Gaybi destekler

Ebu Abdurrahman

Ebu Abdurrahman

09 Mar 2017 14:48
  • Biliyoruz ki, mucize, keramet gibi harika haller altı çeşittir. Bunlardan birisi de “maûnet” tir. Allah’ın yardımı ve inâyeti demektir. Buna avam halktan müminler de mazhar olurlar. Bu hizmette kendisini sıradan gören  insan, hatta sıradanlığın altında bile görenler çoktur. Buna rağmen bu maûnet başlarından geçmeyen, inayete mazhar olmayan yok gibidir. Aslında her dinden, her ırktan insanların ve ülkelerin içinde başarılı hizmetlerde hep bu husus göze çarpar. Şimdi hapisanelerde benzerleri yaşanıyor.

    Devlette çalışan bir ablamız, zulmen göz altına alınır. “Acaba namazımı nasıl kılacağım?” diye telaş ederken, bir polis memuru gelir “Namaz kılacaksınız galiba… Ben sizin abdest almanız ve namaz kılmanız için bir yer ayarlayayım, bekleyin” der. Ablamız göz altı sırasında, o polis memurunun sayesinde çok rahat bir şekilde namazlarını kılar. Daha sonra mahkemede serbest bırakılınca, o polis memurunun ailesini bulup bir teşekkür etmek ister. Karakola gidip o memurun adresini öğrenir. Adresi alıp evlerine gider. Polisin eşine kendisini tanıtır. Başından geçenleri de anlatarak, nezarette yaptığı yardımı, onun sayesinde ibadetlerini rahatça yaptığını söyler ve teşekkür eder. Anlatılanları hayretle dinleyen polis memurunun eşi “Bir yanlışınız olmasın. Çünkü benim eşim iki sene önce şehit oldu!” der.
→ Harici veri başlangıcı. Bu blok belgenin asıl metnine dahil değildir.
Design fadd_sub, start of the top module:
module fadd_sub(
  input logic        clk_i,
  input logic [31:0] operand_a,
  input logic [31:0] operand_b,
  output logic[31:0] result_o
);
For scale: ~66 flip-flops, about 97 I/O pins, ~10000 um^2 of cells after synthesis.
clock: 6.48 ns
lec_check: 0
cap_margin: 20
core_margin: 2
core_utilization: 50
setup_slack_margin: 1.89
slew_margin: 20
run.sh (not shown) runs the stock make flow with config.mk's settings and CLKGATE_MAP_FILE=.
The first run finished but failed the layout checks on setup timing.
Rerun with:
--- a/flow/config.mk
+++ b/flow/config.mk
@@ -10,2 +10,2 @@
-export CORE_UTILIZATION = 50
-export SETUP_SLACK_MARGIN = 1.89
+export CORE_UTILIZATION = 70
+export CTS_CLUSTER_SIZE = 41
@@ -12,0 +13 @@
+export TNS_END_PERCENT = 5
==> flow/constraint.sdc (replaced) <==
create_clock -name core_clock -period 10.1 [get_ports {clk_i}]
set_input_delay 2.0200 -clock core_clock [delete_from_list [all_inputs] [get_ports {clk_i}]]
set_output_delay 2.0200 -clock core_clock [all_outputs]
set_load 0.01 [all_outputs]
What happened:
- The changed run completed and failed the layout checks on setup timing
- total power went down by 48%
- die size went down by 28%
- flip-flop count stays the same
- combinational power went down by 51%
- non-clock buffer count went down by 309
- first-iteration DRC count went up by 80%
- routed wire length went down by 4.1%
- cell count went down by 19%
Rerun with:
--- a/flow/config.mk
+++ b/flow/config.mk
@@ -10,2 +10 @@
-export CORE_UTILIZATION = 70
-export CTS_CLUSTER_SIZE = 41
+export CORE_UTILIZATION = 58
@@ -13 +11,0 @@
-export TNS_END_PERCENT = 5
==> flow/constraint.sdc (replaced) <==
create_clock -name core_clock -period 6.48 [get_ports {clk_i}]
set_input_delay 1.2960 -clock core_clock [delete_from_list [all_inputs] [get_ports {clk_i}]]
set_output_delay 1.2960 -clock core_clock [all_outputs]
set_load 0.01 [all_outputs]
The new run failed in global routing on GRT-0232.
Area after synthesis is unchanged.
Die area went up by 20%.
Synthesized cell count stays the same.
Rerun with:
--- a/flow/config.mk
+++ b/flow/config.mk
@@ -10 +10 @@
-export CORE_UTILIZATION = 58
+export CORE_UTILIZATION = 40
==> flow/constraint.sdc (replaced) <==
create_clock -name core_clock -period 11.7 [get_ports {clk_i}]
set_input_delay 2.3400 -clock core_clock [delete_from_list [all_inputs] [get_ports {clk_i}]]
set_output_delay 2.3400 -clock core_clock [all_outputs]
set_load 0.01 [all_outputs]
Effect: The new run ran to the end with no violations; die size grows by 44%; area after synthesis is unchanged; synthesized cell count does not change.

========
Starting RTL as in the previous note.
==> flow/config.mk <==
export PLATFORM = sky130hd
export DESIGN_NAME = fadd_sub
export DESIGN_NICKNAME = fadd_sub
export VERILOG_FILES = /design/flow/design.v
export SDC_FILE = /design/flow/constraint.sdc
export NUM_CORES = 4
export LEC_CHECK = 0
export CAP_MARGIN = 20
export CELL_PAD_IN_SITES_GLOBAL_PLACEMENT = 0
export CORE_MARGIN = 2
export CORE_UTILIZATION = 43
export MAX_ROUTING_LAYER = met4
export SLEW_MARGIN = 20
==> flow/constraint.sdc <==
create_clock -name core_clock -period 12.0 [get_ports {clk_i}]
set_input_delay 2.4000 -clock core_clock [delete_from_list [all_inputs] [get_ports {clk_i}]]
set_output_delay 2.4000 -clock core_clock [all_outputs]
set_load 0.01 [all_outputs]
Edit:
CELL_PAD_IN_SITES_DETAIL_PLACEMENT = 2   (was default)
CELL_PAD_IN_SITES_GLOBAL_PLACEMENT = 3   (was 0)
CORE_ASPECT_RATIO = 0.54   (was default)
CORE_MARGIN = 6   (was 2)
CTS_CLUSTER_SIZE = 54   (was default)
HOLD_SLACK_MARGIN = 0.04   (was default)
After rerunning: The changed run died in 3_3_place_gp, error GPL-0301; die size grows by 11%; area after synthesis does not change; synthesized cell count stays the same.
Edit:
CELL_PAD_IN_SITES_DETAIL_PLACEMENT = default   (was 2)
CELL_PAD_IN_SITES_GLOBAL_PLACEMENT = default   (was 3)
CORE_ASPECT_RATIO = default   (was 0.54)
CORE_MARGIN = 7   (was 6)
CORE_UTILIZATION = 40   (was 43)
CTS_CLUSTER_DIAMETER = 24   (was default)
CTS_CLUSTER_SIZE = 15   (was 54)
HOLD_SLACK_MARGIN = default   (was 0.04)
MAX_ROUTING_LAYER = default   (was met4)
TNS_END_PERCENT = 65   (was default)
This time the run completed without violations; synthesized area is unchanged; synthesized cell count is unchanged; die area rises by 8.7%.
Power and IR drop assume default switching activity.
    Biz bunların benzerlerini Samanyolu TV’de “Beşinci Boyut” dizilerinde çok seyretmiştik. Elbette Hızır Aleyhisselam ayrı bir boyutta, şehitler de ayrı bir hayat mertebesinde âyette de ifade edildiği üzere kendilerini ölmemiş, hayatta bilerek, yaşıyorlar. Hizmet erleri ile yollarının kesiştiği noktada da ellerinden geleni yapıyorlar…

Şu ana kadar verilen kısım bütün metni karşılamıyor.